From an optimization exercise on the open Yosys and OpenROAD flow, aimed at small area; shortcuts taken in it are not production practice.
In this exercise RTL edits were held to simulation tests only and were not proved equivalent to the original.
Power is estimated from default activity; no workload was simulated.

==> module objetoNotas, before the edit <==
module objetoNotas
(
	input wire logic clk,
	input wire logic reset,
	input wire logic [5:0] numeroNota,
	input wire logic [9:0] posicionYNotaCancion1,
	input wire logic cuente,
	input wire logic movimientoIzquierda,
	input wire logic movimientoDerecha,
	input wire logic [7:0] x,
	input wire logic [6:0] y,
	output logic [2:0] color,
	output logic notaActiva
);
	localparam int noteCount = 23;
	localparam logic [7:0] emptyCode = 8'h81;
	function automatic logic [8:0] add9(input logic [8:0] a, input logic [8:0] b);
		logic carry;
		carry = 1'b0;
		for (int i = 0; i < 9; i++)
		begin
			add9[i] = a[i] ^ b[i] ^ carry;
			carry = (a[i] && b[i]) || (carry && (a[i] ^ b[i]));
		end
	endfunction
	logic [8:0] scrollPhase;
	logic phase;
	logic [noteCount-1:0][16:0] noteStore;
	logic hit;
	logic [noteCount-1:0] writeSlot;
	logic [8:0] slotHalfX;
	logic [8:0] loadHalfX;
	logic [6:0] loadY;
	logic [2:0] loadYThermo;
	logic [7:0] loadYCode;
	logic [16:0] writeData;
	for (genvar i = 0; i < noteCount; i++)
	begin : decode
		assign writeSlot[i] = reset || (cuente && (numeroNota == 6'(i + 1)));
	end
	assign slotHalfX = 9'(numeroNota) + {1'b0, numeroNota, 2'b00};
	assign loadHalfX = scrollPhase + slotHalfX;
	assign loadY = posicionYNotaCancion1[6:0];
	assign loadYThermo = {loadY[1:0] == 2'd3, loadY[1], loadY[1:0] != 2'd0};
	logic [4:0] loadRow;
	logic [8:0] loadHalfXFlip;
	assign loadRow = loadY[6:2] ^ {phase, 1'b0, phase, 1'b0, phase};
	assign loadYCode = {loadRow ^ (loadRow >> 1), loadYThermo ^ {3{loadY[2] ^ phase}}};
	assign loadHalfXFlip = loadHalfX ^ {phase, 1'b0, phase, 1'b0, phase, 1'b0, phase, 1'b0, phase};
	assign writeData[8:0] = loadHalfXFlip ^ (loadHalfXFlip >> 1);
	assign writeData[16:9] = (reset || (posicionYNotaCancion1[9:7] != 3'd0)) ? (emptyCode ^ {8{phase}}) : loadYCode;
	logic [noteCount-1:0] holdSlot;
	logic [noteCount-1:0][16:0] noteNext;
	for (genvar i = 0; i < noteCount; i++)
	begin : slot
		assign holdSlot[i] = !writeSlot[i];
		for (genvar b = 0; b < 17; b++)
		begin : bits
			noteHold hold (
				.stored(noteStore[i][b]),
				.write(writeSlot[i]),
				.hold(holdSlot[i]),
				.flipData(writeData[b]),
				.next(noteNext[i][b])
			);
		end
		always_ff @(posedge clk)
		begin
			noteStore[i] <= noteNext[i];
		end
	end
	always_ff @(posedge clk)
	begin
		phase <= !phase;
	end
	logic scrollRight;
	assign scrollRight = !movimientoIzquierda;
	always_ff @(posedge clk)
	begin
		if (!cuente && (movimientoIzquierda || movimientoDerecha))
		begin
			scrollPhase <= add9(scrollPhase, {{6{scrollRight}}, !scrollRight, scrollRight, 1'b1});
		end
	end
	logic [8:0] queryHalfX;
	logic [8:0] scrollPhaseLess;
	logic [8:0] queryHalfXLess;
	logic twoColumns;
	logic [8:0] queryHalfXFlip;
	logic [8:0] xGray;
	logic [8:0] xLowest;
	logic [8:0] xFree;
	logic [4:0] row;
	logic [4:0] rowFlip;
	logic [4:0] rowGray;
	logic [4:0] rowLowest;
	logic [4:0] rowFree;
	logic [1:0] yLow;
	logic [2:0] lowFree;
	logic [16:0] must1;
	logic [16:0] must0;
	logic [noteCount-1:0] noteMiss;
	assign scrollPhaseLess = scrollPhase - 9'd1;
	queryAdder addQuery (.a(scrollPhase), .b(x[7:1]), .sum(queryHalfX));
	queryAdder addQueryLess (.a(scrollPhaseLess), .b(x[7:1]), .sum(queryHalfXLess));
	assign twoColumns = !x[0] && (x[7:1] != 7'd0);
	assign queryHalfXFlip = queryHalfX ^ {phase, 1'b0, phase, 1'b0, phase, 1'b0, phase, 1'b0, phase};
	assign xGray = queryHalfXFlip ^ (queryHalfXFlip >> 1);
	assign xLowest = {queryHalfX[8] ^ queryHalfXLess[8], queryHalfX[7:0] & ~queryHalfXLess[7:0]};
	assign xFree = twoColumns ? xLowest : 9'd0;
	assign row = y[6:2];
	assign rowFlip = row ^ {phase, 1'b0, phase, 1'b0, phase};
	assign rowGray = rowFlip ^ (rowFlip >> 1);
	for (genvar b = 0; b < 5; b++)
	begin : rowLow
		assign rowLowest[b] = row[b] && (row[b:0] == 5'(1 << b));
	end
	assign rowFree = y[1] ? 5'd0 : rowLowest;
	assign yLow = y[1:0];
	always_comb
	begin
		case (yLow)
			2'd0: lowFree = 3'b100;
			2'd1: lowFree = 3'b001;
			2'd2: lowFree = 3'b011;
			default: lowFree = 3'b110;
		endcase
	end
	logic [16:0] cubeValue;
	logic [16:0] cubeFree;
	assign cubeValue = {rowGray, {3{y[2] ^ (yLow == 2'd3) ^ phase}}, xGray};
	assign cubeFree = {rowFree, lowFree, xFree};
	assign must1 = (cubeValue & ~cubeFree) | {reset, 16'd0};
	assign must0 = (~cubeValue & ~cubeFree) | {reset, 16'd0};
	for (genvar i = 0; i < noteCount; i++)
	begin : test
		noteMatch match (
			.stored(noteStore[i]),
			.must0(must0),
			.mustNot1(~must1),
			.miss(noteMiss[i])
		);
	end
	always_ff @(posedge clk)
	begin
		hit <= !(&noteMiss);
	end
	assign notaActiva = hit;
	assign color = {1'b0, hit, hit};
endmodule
###
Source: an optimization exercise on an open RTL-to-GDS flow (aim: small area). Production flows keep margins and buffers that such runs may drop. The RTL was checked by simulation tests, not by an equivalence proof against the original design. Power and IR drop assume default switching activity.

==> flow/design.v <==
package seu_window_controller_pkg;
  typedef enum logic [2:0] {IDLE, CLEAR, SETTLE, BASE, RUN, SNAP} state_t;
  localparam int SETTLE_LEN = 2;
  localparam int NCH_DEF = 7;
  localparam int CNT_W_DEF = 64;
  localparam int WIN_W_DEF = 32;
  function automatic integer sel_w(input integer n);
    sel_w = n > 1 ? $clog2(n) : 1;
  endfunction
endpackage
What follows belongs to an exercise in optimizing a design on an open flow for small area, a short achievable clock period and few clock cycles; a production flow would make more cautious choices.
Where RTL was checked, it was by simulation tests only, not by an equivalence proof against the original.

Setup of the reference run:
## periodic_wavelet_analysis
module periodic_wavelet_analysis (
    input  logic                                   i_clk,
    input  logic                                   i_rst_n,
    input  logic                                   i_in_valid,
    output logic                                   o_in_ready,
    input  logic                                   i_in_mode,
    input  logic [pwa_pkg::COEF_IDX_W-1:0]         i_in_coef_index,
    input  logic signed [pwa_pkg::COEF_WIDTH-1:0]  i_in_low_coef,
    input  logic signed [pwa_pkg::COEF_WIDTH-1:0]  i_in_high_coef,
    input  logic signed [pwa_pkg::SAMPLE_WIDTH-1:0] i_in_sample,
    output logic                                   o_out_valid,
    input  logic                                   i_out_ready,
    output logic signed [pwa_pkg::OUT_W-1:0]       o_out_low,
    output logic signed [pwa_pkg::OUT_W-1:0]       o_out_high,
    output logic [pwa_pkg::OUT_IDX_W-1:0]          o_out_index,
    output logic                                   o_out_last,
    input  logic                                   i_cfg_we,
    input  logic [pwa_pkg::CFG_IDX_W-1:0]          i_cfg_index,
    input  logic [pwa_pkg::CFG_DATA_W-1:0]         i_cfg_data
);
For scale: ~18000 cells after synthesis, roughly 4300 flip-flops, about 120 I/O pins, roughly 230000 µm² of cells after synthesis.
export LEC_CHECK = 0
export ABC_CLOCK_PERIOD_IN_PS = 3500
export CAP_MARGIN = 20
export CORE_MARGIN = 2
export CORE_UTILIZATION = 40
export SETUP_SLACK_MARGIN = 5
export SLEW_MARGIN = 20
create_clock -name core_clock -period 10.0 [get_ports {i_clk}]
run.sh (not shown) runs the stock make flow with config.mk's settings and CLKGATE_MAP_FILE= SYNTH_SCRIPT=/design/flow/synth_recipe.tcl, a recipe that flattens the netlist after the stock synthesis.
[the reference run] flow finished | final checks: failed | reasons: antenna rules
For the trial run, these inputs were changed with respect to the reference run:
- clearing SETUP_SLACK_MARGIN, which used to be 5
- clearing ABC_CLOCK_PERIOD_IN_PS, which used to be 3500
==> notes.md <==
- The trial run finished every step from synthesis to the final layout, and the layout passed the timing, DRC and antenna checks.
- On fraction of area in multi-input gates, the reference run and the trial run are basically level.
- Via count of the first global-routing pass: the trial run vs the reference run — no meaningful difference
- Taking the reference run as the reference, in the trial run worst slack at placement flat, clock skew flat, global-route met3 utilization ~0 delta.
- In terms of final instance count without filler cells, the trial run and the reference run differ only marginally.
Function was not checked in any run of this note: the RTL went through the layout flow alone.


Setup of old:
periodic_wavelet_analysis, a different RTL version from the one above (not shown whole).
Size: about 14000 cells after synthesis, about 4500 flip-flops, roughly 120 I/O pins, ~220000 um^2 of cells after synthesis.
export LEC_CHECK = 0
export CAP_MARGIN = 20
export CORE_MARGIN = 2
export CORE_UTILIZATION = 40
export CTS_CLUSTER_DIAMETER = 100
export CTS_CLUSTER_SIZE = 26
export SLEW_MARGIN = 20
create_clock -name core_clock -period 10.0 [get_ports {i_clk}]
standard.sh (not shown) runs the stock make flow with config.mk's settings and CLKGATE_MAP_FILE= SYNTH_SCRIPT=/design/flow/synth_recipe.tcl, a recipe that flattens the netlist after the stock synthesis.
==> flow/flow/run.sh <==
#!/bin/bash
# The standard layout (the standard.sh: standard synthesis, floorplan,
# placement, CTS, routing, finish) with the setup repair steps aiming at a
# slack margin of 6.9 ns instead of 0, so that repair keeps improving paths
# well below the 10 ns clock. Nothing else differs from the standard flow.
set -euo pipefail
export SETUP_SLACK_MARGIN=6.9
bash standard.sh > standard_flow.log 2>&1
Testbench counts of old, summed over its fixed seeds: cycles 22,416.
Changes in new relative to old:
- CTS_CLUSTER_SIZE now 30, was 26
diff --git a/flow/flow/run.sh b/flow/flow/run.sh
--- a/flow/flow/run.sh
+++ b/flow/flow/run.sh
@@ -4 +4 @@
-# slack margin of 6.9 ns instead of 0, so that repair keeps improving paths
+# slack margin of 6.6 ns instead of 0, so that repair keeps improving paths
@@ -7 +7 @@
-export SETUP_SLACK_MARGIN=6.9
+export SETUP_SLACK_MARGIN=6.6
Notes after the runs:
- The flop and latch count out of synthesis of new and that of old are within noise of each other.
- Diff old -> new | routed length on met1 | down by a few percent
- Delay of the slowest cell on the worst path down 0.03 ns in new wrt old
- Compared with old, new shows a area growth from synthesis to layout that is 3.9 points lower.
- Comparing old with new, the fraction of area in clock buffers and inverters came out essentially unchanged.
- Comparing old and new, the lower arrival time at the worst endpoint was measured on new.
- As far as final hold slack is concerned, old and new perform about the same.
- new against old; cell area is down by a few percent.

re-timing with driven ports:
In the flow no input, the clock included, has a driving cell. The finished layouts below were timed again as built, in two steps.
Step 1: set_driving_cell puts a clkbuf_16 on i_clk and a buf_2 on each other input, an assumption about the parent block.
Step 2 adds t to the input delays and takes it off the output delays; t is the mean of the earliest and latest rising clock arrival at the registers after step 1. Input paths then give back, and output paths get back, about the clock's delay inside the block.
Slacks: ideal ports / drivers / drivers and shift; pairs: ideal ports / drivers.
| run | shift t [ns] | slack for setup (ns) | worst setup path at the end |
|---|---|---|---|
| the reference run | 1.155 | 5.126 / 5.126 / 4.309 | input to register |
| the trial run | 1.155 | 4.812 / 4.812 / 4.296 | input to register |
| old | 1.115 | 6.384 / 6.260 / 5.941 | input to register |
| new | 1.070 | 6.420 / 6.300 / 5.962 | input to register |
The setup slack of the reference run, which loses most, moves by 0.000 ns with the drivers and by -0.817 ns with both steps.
###
> **THE TASK**
Above is a listing; print exactly its lines from the one with "From an optimization" through the one with "localparam logic [7:0] emptyCode = 8'h81;", and no other lines.

> **OUTPUT BELOW**
From an optimization exercise on the open Yosys and OpenROAD flow, aimed at small area; shortcuts taken in it are not production practice.
In this exercise RTL edits were held to simulation tests only and were not proved equivalent to the original.
Power is estimated from default activity; no workload was simulated.

==> module objetoNotas, before the edit <==
module objetoNotas
(
	input wire logic clk,
	input wire logic reset,
	input wire logic [5:0] numeroNota,
	input wire logic [9:0] posicionYNotaCancion1,
	input wire logic cuente,
	input wire logic movimientoIzquierda,
	input wire logic movimientoDerecha,
	input wire logic [7:0] x,
	input wire logic [6:0] y,
	output logic [2:0] color,
	output logic notaActiva
);
	localparam int noteCount = 23;
	localparam logic [7:0] emptyCode = 8'h81;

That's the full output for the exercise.